Science students at the American University of Sharjah must take humanities and social-science courses. Credit: American Univ. Sharjah

The Islamic civilization lays claim to the world's oldest continually operational university. The University of Qarawiyyin was founded in Fes, Morocco, in ad 859, at the beginning of an Islamic Golden Age. Despite such auspicious beginnings, universities in the region are now in dire straits, as demonstrated by a report we have authored, released this week (see go.nature.com/korli3).

The 57 countries of the Muslim world — those with a Muslim-majority population, and part of the Organisation of Islamic Cooperation (OIC) — are home to nearly 25% of the world's people. But as of 2012, they had contributed only 1.6% of the world's patents, 6% of its academic publications, and 2.4% of the global research expenditure1,2 (see 'Quarter deck'). There have been only three Nobel laureates in the sciences from OIC countries; today these nations host fewer than a dozen universities in the top 400 of the many world rankings, and none in the top 100.

To assess this situation, for the past two years we have led an international non-governmental and non-partisan task force of experts, formed by the Muslim World Science Initiative. The task force was chaired by Zakri Abdul Hamid, science adviser to the prime minister of Malaysia. It included a dozen experts and scholars — including policymakers, vice-chancellors, professors, and science communicators — from around the world.
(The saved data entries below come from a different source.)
$ cat src/rtl/processing_unit_gen2.sv
// rtl/processing_unit_gen2.sv - two-bus datapath: register file, Y, IR, address, PC, SP and flags
module processing_unit_gen2
  import processing_unit_gen2_pkg::*;
#(
  parameter int WORD_SIZE = DEF_WORD_SIZE,
  parameter int OP_SIZE   = DEF_OP_SIZE,
  parameter int NUM_REGS  = DEF_NUM_REGS,
  localparam int RSEL_W   = $clog2(NUM_REGS)
) (
  input  logic                 clk,
  input  logic                 rst,
  input  logic [WORD_SIZE-1:0] mem_word,
  input  logic                 reg_load,
  input  logic [RSEL_W-1:0]    reg_wsel,
  input  logic [RSEL_W-1:0]    reg_rsel,
  input  logic [1:0]           bus1_src,
  input  logic [1:0]           bus2_src,
  input  logic                 load_ir,
  input  logic                 load_add_r,
  input  logic                 load_reg_y,
  input  logic                 load_flags,
  input  logic                 load_pc,
  input  logic                 inc_pc,
  input  logic                 sp_push,
  input  logic                 sp_pop,
  output logic [WORD_SIZE-1:0] instruction,
  output logic [WORD_SIZE-1:0] address,
  output logic [WORD_SIZE-1:0] bus_1,
  output logic                 zflag,
  output logic                 cflag,
  output logic                 nflag,
  output logic                 sp_err
);

  localparam logic [WORD_SIZE-1:0] W_ONE = WORD_SIZE'(1);

  logic [WORD_SIZE-1:0] r_regs [NUM_REGS];
  logic [WORD_SIZE-1:0] r_y;
  logic [WORD_SIZE-1:0] r_ir;
  logic [WORD_SIZE-1:0] r_addr;
  logic [WORD_SIZE-1:0] r_pc;
  logic [WORD_SIZE-1:0] r_sp;
  logic                 r_z;
  logic                 r_c;
  logic                 r_n;
  logic                 r_sp_err;

  logic [WORD_SIZE-1:0] w_bus1;
  logic [WORD_SIZE-1:0] w_bus2;
  logic [WORD_SIZE-1:0] w_alu;
  logic                 w_carry;
  logic [OP_SIZE-1:0]   w_opcode;

  assign w_opcode = r_ir[WORD_SIZE-1 -: OP_SIZE];

  alu_risc_gen2 #(
    .WORD_SIZE(WORD_SIZE),
    .OP_SIZE  (OP_SIZE)
  ) u_alu (
    .i_op    (w_opcode),
    .i_a     (r_y),
    .i_b     (w_bus1),
    .o_result(w_alu),
    .o_carry (w_carry)
  );

  always_comb begin
    w_bus1 = '0;
    case (bus1_src)
      B1_REG:  w_bus1 = r_regs[reg_rsel];
      B1_PC:   w_bus1 = r_pc;
      B1_SP:   w_bus1 = r_sp;
      default: w_bus1 = '0;
    endcase
  end

  always_comb begin
    w_bus2 = '0;
    case (bus2_src)
      B2_ALU:  w_bus2 = w_alu;
      B2_BUS1: w_bus2 = w_bus1;
      B2_MEM:  w_bus2 = mem_word;
      default: w_bus2 = {{(WORD_SIZE-4){1'b0}}, r_ir[3:0]};
    endcase
  end

  always_ff @(posedge clk or posedge rst) begin
    if (rst) begin
      for (int i = 0; i < NUM_REGS; i++) r_regs[i] <= '0;
    end else if (reg_load) begin
      r_regs[reg_wsel] <= w_bus2;
    end
  end

  always_ff @(posedge clk or posedge rst) begin
    if (rst) begin
      r_y    <= '0;
      r_ir   <= '0;
      r_addr <= '0;
      r_pc   <= '0;
      r_z    <= 1'b0;
      r_c    <= 1'b0;
      r_n    <= 1'b0;
    end else begin
      if (load_reg_y) r_y <= w_bus2;
      if (load_ir) r_ir <= w_bus2;
      if (load_add_r) r_addr <= w_bus2;
      if (load_pc) r_pc <= w_bus2;
      else if (inc_pc) r_pc <= r_pc + W_ONE;
      if (load_flags) begin
        r_z <= (w_alu == '0);
        r_c <= w_carry;
        r_n <= w_alu[WORD_SIZE-1];
      end
    end
  end

  // SP grows downward; a move past either end is refused and latched as an error
  always_ff @(posedge clk or posedge rst) begin
    if (rst) begin
      r_sp     <= '1;
      r_sp_err <= 1'b0;
    end else if (sp_push && !sp_pop) begin
      if (r_sp == '0) r_sp_err <= 1'b1;
      else r_sp <= r_sp - W_ONE;
    end else if (sp_pop && !sp_push) begin
      if (r_sp == '1) r_sp_err <= 1'b1;
      else r_sp <= r_sp + W_ONE;
    end
  end

  assign instruction = r_ir;
  assign address     = r_addr;
  assign bus_1       = w_bus1;
  assign zflag       = r_z;
  assign cflag       = r_c;
  assign nflag       = r_n;
  assign sp_err      = r_sp_err;

endmodule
Our work confirmed many widely known problems, as highlighted by reports such as the Royal Society's 2014 Atlas of Islamic World Science and Innovation2. For example, OIC countries on average invest less than 0.5% of their gross domestic product (GDP) on research and development (R&D). Only Malaysia spends slightly more than 1% (the world average is 1.78%; most advanced countries spend 2–3%). Students in the Muslim world who participate in standardized international science tests lag well behind their peers worldwide, and the situation seems to be worsening3,4.

Credit: Source: Ref. 2

Our report highlights an even more problematic situation. University science programmes are using narrow content and outdated teaching methods. In most OIC countries, students are channelled into science or non-science streams around the age of 14, and their education thereafter is completely binary: science and technology students receive little in the way of humanities, social-science, language or arts education, and vice versa. Only one university in the region offers a programme in 'science and technology studies': the University of Malaya in Kuala Lumpur.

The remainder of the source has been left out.